Why newspapers hire individuals to regularly offer the public unsubstantiated opinions baffles me. I am a researcher. Unless my posts are grounded in my personal experience, I offer my readers links to document my position on matters about which I write.

David Brooks is an opinion writer. He publishes his opinions regularly in the New York Times (NYT) and has done so since 2003.

Brooks is not a teacher. He has no firsthand experience with the Common Core State Standards (CCSS). Nevertheless, Brooks has an opinion on the matter, and the NYT has published his opinion because, well, the NYT publishes Brooks’ opinions.

Brooks supports CCSS. That is his opinion.

Allow me to present another opinion: that of the “lead architect” of CCSS, David Coleman.
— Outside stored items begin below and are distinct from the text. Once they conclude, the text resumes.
This design comes from an exercise in tuning for small area and a short achievable clock period on the open sky130 flow, not from production work.
Function was checked by simulation only, so behaviour that the tests miss may differ from the original.
Power and IR drop assume default switching activity.

Setup of run A:
// rwq_dequant
module rwq_dequant (
    input  wire         clk,
    input  wire         rst,         
    input  wire         in_valid,
    input  wire [1:0]   fmt,
    input  wire [31:0]  codes,
    input  wire [31:0]  scale,
    input  wire [31:0]  bias,
    output reg          out_valid,
    output reg  [127:0] dout
);
For scale: about 12000 cells after synthesis, ~740 flip-flops, roughly 230 I/O pins, about 75000 µm² of cells after synthesis.
export LEC_CHECK = 0
export ABC_AREA = 1
export CAP_MARGIN = 20
export CORE_MARGIN = 2
export CORE_UTILIZATION = 55
export PLACE_DENSITY = 0.7
export SLEW_MARGIN = 20
create_clock -name core_clock -period 44.0 [get_ports {clk}]
standard.sh (not shown) runs the stock make flow with config.mk's settings and CLKGATE_MAP_FILE= SYNTH_SCRIPT=/design/flow/synth_recipe.tcl, a recipe that flattens the netlist after the stock synthesis.
==> flow/flow/run.sh <==
#!/bin/bash
# The standard layout (the standard.sh: the standard synthesis, then ORFS to finish), with
# two changes to how it is made:
#  - ORFS's timing repair is asked to keep 34.1 ns of setup slack at the 44 ns clock, so that it
#    works on the achieved period;
#  - the buffer put on every input and output port is buf_2 rather than the delay buffer
#    buffer_ports picks by default.
# The constraints (clock period, input and output delays, load) are the design's, unchanged.
set -euo pipefail
bash standard.sh SETUP_SLACK_MARGIN=34.1 "BUFFER_PORTS_ARGS=-buffer_cell sky130_fd_sc_hd__buf_2" finish > standard.log 2>&1
## Diff of input files: run B against run A
- CORE_UTILIZATION: 55 -> 65
- PLACE_DENSITY: 0.7 -> 0.8
--- a/flow/flow/run.sh
+++ b/flow/flow/run.sh
@@ -3 +3 @@
-# two changes to how it is made:
+# three changes to how it is made:
@@ -7 +7,3 @@
-#    buffer_ports picks by default.
+#    buffer_ports picks by default;
+#  - clock tree synthesis clusters up to 30 sinks within 80 um per leaf buffer and adds no
+#    dummy loads.
@@ -10 +12,4 @@
-bash standard.sh SETUP_SLACK_MARGIN=34.1 "BUFFER_PORTS_ARGS=-buffer_cell sky130_fd_sc_hd__buf_2" finish > standard.log 2>&1
+bash standard.sh SETUP_SLACK_MARGIN=34.1 \
+  "BUFFER_PORTS_ARGS=-buffer_cell sky130_fd_sc_hd__buf_2" \
+  "CTS_ARGS=-sink_clustering_enable -repair_clock_nets -sink_clustering_size 30 -sink_clustering_max_diameter 80 -dont_use_dummy_load" \
+  finish > standard.log 2>&1
Results
The number of cells on the worst reg-to-reg path in run B sits 5 below the value recorded for run A.
Changes observed in run B relative to run A: core box area lost about 16%, combined area of the multi-input logic cells neither gained nor lost much, sequential power share picked up an extra 0.6 points, number of antenna repair diodes neither gained nor lost much, sequential share of layout area picked up an extra 0.45 points.
Relative slew slack deteriorates in run B relative to run A.
Met1 layer wirelength in the final routing: run A and run B compared, lower one is run B
In the flow results for run A and run B, the wire length reported by the detailed router is larger on run A.
Run B: worst setup slack is 0.048 ns higher than what run A reported.
> inputs changed (run B -> run C)
- changing CORE_UTILIZATION from 65 to 55
- changing PLACE_DENSITY from 0.8 to 0.7
==> comparison <==
- Run C ended up with dfxtp_4 as its cell with the biggest individual delay on the critical path; run B ended up with dfxtp_1.
- Compared with run B, run C ends up with more cell area.
- Against run B, run C reports a internal power contribution that is higher.
- In the reports for run C and run B, the larger iteration count of the initial detailed-routing pass belongs to run B.
- Compared with run B, in run C estimated wirelength of the detail-placed design now larger; setup slack now smaller.
- In the flow results for run C and run B, the detailed-routed wire length on met3 is smaller on run C.
- Summary of the comparison: global-route wire length before repair is higher in run C, relative to run B.
- Compared with run B, run C shows met2 layer wire length in the routed design higher by about 2.4%.
- Diff run B -> run C: number of vias per cell after detailed routing shows a reduction of 0.31, total power consumption of the routed design shows no meaningful change.
--- input diff run C..run D ---
==> flow/flow/run.sh <==
#!/bin/bash
# The standard layout (the standard.sh: the standard synthesis, then ORFS to finish), with
# two changes to how it is made:
#  - ORFS's timing repair is asked to keep 33.8 ns of setup slack at the 44 ns clock, so that it
#    works on the achieved period;
#  - the buffer put on every input and output port is buf_2 rather than the delay buffer
#    buffer_ports picks by default.
# The constraints (clock period, input and output delays, load) are the design's, unchanged.
set -euo pipefail
bash standard.sh SETUP_SLACK_MARGIN=33.8 "BUFFER_PORTS_ARGS=-buffer_cell sky130_fd_sc_hd__buf_2" finish > standard.log 2>&1
## What came out
- Going from run C to run D, overall power consumption grew by a few percent.
- Going from run C to run D, worst setup slack went down by 0.097 ns; final instance area went up by 910 µm²; via count was more or less identical.
- On signed area change from the synthesized netlist to the final layout: run D sits above run C.
- Against run C, run D comes in 0.8 points lower on sequential cell fraction of total power.

## static timing again, ports no longer ideal
In the flow no input, the clock included, has a driving cell. The finished layouts below were timed again as built, in two steps.
Step 1, drivers: a clkbuf_16 drives clk and a buf_2 each remaining input, both assumed.
Step 2 adds t to the input delays and takes it off the output delays; t is the mean of the earliest and latest rising clock arrival at the registers after step 1. Input paths then give back, and output paths get back, about the clock's delay inside the block.
Slacks: ideal ports / drivers / drivers and shift; pairs: ideal ports / drivers.
| run | shift t [ns] | slack for setup (ns) | hold slack, ns | worst data-port slew with drivers (ns) | cell pins on the clock port's net |
|---|---|---|---|---|---|
| run A | 0.811 | 33.989 / 33.904 / 33.860 | 0.322 / 0.322 / 0.322 | 0.07 | 1 |
| run B | 0.744 | 34.038 / 33.954 / 33.816 | 0.335 / 0.335 / 0.335 | 0.07 | 1 |
| run C | 0.768 | 34.002 / 33.918 / 33.807 | 0.287 / 0.287 / 0.287 | 0.08 | 1 |
| run D | 0.811 | 33.906 / 33.821 / 33.432 | 0.323 / 0.323 / 0.323 | 0.07 | 1 |
After both steps setup and hold are still met in every run listed. For run D, which loses most, drivers alone change the setup slack by -0.085 ns; drivers and shift together by -0.474 ns.
This is an optimization exercise on Yosys and OpenROAD, whose aim is small area, not a production implementation.
Where RTL was checked, it was by simulation tests only, not by an equivalence proof against the original.
Function not checked in runs 2 and 6: the RTL went through the layout flow alone.
No activity file was given, so power comes from the tool's default toggle rates.

==> flow/design.v <==
module sgp41_crc8 (
    input  wire [15:0] data,
    output reg  [7:0]  crc
);
    integer i;
    always @* begin
        crc = 8'hFF;
        for (i = 15; i >= 0; i = i - 1) begin
            if (crc[7] ^ data[i])
                crc = {crc[6:0], 1'b0} ^ 8'h31;
            else
                crc = {crc[6:0], 1'b0};
        end
    end
endmodule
Coleman is quoted here from his presentation, Bringing the Common Core to Life:

Do you know the two most popular forms of writing in the American high school today?…It is either the exposition of a personal opinion or the presentation of a personal matter. The only problem, forgive me for saying this so bluntly, the only problem with these two forms of writing is as you grow up in this world you realize people don’t really give a **** about what you feel or think. What they instead care about is can you make an argument with evidence, is there something verifiable behind what you’re saying or what you think or feel that you can demonstrate to me. [Emphasis added.]

How is that for irony? David Brooks writes his opinion on CCSS, and the “lead architect” of CCSS is knocking opinion writing.
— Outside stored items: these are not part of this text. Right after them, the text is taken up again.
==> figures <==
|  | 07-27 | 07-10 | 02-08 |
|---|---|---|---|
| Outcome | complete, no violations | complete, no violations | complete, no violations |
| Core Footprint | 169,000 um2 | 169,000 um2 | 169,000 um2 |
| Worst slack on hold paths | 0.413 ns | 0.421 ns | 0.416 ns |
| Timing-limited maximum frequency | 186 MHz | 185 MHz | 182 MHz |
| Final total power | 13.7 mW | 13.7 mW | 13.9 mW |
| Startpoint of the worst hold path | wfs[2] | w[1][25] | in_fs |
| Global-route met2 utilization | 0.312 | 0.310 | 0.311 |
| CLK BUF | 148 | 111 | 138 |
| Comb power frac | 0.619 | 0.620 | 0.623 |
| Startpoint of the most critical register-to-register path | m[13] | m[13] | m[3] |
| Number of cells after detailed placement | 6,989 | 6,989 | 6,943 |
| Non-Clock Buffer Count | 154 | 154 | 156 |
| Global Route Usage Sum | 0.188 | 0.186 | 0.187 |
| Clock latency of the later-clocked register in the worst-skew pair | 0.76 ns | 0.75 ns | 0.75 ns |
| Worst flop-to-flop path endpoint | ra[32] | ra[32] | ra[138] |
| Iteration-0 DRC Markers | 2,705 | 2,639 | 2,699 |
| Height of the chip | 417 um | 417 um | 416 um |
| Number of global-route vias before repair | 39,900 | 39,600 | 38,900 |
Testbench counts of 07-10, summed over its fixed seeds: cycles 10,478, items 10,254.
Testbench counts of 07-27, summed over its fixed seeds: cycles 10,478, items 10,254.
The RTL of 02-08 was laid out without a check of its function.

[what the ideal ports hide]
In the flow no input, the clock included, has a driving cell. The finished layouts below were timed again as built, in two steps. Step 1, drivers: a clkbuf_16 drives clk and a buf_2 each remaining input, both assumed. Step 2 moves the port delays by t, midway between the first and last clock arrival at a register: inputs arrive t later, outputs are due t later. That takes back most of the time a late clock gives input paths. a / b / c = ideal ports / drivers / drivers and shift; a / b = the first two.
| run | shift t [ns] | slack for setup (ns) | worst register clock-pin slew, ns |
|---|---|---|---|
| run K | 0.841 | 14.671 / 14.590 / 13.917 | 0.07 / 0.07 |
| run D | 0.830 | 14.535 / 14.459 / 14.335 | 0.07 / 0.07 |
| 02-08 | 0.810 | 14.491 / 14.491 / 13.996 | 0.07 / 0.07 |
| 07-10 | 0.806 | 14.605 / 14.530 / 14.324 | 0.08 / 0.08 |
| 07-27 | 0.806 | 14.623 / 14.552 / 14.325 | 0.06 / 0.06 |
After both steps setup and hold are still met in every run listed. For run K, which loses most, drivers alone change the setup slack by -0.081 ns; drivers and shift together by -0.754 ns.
From an optimization exercise on the open Yosys and OpenROAD flow, aimed at small area, a short achievable clock period and few clock cycles per item; shortcuts taken in it are not production practice.
Only simulation tests tie the RTL to the original design; equivalence was not proved.

Setup of red:
// shse_smoother
module shse_smoother (
    input             clk,
    input             rst,
    input             in_valid,
    output            in_ready,
    input      [1:0]  in_op,
    input      [4:0]  in_band,
    input      [31:0] in_data,
    output reg        out_valid,
    output reg [31:0] out_data
);
For scale: ~1,300 flip-flops, ~76 I/O pins, ~76,000 um2 of cells after synthesis.
export LEC_CHECK = 0
export ABC_AREA = 1
export CAP_MARGIN = 20
export CORE_MARGIN = 2
export CORE_UTILIZATION = 55
export CTS_CLUSTER_DIAMETER = 70
export CTS_CLUSTER_SIZE = 25
export SETUP_SLACK_MARGIN = 2
export SLEW_MARGIN = 20
create_clock -name core_clock -period 60.0 [get_ports {clk}]
standard.sh (not shown) runs the stock make flow with config.mk's settings and CLKGATE_MAP_FILE= SYNTH_SCRIPT=/design/flow/synth_recipe.tcl, a recipe that flattens the netlist after the stock synthesis.
==> flow/flow/run.sh <==
#!/bin/bash
# Standard layout (standard.sh, unchanged synthesis), with the port buffers
# made from buf_2 cells instead of the default pick. Each tool's output goes
# to ORFS's own logs; make's output goes to standard.log here.
export BUFFER_PORTS_ARGS="-buffer_cell sky130_fd_sc_hd__buf_2"
bash standard.sh > standard.log 2>&1
red | stages: all done | timing, DRC, antenna: all pass
Testbench counts of red, summed over its fixed seeds: cycles 7,184, items 7,072.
Brooks’ opinion is that opponents to CCSS are part of a “circus.”

How sad it is that Brooks does not realize that he is part of the very circus about which he writes. Brooks believes he writes about CCSS from an op/ed perch outside of the Big Top. However, his place is in the ring of the many who support CCSS on the unsubstantiated opinion that CCSS is necessary to American public education; that it was properly and democratically created and chosen by stakeholders; that it is the solution to some supposed failure of American public education, and that opponents of CCSS act only from “hysteria.”

In his op/ed, Brooks presents the “reality” of CCSS as it appears to him in the Fun House mirror.

Brooks refers to a time “about seven years ago.” That would be 2007, the year that No Child Left Behind (NCLB) was declared a failure. Brooks notes “it was widely acknowledged that state education standards were a complete mess.” So, in his effort to support CCSS, Brooks blames varied state standards for “huge numbers of students were graduating from high school unprepared either for college work or modern employment.”

Brooks provides no evidence to support his statements. How “non-CCSS” of him.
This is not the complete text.